Amounts paid under this Section shall be offset against or reduce any other
amounts due under this Agreement.
10. POST-PAYMENT OBLIGATIONS
(a) All payments and benefits to Executive under this Agreement shall be
subject to Executive's compliance with paragraph (b) of this Section during the
term of this Agreement and for one (1) full year after the expiration or
termination hereof.
(b) Executive shall, upon reasonable notice, furnish such information and
assistance to the Company and/or the Bank as may reasonably be required by the
Company and/or the Bank in connection with any litigation in which it or any of
its subsidiaries or affiliates is, or may become, a party.

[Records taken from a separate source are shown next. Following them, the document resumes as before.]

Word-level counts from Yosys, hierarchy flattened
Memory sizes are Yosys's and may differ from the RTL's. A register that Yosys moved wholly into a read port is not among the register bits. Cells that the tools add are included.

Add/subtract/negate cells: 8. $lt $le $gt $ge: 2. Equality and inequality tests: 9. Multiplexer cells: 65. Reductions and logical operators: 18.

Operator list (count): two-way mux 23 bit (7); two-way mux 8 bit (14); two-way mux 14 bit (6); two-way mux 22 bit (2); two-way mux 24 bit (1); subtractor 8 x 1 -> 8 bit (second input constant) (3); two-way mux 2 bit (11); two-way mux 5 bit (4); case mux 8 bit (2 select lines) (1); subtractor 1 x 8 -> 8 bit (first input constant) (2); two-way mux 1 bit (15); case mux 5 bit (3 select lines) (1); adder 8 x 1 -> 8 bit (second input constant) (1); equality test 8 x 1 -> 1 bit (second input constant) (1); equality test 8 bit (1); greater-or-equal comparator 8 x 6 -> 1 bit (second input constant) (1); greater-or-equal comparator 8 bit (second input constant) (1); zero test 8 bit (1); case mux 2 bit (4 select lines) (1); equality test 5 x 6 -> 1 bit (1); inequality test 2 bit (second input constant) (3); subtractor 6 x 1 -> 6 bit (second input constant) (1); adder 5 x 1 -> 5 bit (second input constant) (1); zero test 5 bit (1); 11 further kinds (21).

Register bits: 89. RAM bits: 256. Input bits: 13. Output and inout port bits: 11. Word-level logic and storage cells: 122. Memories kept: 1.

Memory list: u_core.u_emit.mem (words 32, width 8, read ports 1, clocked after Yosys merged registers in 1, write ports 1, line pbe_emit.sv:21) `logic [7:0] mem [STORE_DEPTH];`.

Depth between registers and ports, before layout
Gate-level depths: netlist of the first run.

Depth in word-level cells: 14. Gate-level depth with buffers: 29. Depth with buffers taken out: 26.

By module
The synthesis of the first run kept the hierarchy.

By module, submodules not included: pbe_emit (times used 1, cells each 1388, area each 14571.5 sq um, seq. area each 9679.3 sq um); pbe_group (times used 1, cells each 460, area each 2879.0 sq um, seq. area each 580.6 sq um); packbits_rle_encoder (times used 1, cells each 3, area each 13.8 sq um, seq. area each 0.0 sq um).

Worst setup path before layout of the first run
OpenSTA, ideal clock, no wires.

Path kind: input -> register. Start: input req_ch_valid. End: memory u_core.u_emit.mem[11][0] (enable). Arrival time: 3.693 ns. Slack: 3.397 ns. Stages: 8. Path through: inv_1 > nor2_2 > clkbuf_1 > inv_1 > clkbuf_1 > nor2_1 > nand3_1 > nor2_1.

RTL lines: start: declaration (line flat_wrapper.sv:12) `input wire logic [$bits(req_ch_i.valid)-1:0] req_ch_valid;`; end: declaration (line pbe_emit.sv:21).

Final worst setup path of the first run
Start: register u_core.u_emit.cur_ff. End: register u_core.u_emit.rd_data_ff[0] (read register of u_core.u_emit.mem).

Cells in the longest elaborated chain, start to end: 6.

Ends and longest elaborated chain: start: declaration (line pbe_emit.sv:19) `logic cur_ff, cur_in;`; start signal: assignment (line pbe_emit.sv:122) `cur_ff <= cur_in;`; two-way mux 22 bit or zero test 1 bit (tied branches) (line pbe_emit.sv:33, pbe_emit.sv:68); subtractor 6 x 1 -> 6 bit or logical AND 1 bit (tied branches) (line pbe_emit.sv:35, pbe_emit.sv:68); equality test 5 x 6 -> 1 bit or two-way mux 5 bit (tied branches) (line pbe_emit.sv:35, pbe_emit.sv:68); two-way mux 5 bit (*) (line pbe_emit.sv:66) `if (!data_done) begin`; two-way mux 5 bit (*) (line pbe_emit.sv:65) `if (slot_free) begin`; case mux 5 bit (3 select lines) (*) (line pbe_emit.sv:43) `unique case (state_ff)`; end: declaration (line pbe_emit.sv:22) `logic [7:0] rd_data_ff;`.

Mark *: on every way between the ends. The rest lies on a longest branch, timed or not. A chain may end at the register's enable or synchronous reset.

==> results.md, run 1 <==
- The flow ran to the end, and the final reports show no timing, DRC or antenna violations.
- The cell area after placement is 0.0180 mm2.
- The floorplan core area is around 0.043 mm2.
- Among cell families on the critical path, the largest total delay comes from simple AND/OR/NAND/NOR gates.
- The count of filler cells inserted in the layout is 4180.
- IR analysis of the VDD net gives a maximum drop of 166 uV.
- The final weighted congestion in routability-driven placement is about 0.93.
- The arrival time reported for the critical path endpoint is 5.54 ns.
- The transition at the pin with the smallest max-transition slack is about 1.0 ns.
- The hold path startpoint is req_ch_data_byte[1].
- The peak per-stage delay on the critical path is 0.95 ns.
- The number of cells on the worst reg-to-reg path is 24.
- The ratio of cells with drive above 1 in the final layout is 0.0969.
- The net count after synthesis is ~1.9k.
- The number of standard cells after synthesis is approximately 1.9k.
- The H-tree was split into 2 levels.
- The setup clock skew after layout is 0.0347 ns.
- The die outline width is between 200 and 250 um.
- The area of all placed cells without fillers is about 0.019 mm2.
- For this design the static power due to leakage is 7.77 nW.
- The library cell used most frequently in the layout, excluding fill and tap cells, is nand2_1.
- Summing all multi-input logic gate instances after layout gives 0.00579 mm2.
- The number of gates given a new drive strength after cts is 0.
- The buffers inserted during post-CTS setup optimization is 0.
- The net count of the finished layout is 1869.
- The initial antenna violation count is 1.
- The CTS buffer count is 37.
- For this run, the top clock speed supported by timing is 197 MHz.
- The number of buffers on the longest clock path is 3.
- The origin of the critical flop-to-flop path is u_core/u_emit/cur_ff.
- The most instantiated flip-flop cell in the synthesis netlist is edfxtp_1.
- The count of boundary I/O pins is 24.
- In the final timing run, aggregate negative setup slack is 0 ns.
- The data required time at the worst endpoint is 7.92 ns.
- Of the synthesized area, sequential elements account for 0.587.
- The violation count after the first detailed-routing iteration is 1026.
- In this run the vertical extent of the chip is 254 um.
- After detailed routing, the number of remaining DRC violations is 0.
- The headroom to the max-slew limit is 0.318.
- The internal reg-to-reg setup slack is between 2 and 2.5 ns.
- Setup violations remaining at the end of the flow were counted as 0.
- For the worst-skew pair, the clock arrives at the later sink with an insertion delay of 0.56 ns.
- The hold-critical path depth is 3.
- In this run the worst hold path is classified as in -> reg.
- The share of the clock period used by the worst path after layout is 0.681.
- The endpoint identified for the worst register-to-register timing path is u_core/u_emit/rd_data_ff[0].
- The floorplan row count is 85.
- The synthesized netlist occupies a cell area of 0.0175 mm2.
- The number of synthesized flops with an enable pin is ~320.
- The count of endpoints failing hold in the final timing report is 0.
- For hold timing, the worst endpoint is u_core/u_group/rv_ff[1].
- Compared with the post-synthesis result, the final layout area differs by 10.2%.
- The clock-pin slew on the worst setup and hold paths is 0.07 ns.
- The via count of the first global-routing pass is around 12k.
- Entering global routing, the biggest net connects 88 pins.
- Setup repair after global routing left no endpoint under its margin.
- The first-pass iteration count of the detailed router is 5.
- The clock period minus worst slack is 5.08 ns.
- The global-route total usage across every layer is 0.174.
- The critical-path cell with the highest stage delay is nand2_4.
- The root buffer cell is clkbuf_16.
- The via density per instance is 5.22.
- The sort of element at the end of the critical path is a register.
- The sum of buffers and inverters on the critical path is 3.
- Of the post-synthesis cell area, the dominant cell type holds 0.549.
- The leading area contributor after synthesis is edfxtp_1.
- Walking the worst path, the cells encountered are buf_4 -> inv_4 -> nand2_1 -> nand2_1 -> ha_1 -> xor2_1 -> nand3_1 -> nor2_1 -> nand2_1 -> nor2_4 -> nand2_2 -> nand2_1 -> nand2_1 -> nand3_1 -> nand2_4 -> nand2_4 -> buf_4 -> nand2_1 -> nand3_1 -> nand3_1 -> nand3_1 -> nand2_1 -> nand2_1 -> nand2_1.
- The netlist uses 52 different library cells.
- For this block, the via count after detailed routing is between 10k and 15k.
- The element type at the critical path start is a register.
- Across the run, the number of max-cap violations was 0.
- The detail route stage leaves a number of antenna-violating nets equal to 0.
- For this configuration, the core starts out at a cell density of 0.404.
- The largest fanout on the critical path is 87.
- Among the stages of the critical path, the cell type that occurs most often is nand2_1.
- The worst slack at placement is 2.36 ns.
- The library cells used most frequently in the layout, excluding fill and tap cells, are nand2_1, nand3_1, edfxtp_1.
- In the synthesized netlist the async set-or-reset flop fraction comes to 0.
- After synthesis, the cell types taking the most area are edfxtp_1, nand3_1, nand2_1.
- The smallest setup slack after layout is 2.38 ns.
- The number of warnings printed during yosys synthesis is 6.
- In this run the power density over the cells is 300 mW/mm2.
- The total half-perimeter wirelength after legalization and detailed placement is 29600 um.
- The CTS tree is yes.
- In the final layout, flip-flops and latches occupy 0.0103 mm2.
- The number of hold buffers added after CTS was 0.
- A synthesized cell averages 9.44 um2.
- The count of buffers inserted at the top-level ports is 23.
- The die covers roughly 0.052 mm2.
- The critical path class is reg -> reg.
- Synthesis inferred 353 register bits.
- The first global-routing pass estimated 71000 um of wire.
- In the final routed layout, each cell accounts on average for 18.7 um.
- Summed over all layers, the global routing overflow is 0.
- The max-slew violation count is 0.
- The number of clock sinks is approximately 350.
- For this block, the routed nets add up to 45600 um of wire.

11. ADDITIONAL PAYMENTS RELATED TO A CHANGE IN CONTROL
(a) In the event of a Change in Control of the Bank or the Company,
Executive shall be entitled to receive an amount payable by the Company, in
addition to any compensation or benefits paid by the Bank pursuant to the Bank
Employment Agreement, which amount shall equal the difference, if any, between
(i) the amount that would be paid by the Bank under the Bank Employment
Agreement without regard to any reduction that may be required by reason of
Section 6(c) of the Bank Employment Agreement, and (ii) the amount that is
actually paid by the Bank under the terms of the Bank Employment Agreement.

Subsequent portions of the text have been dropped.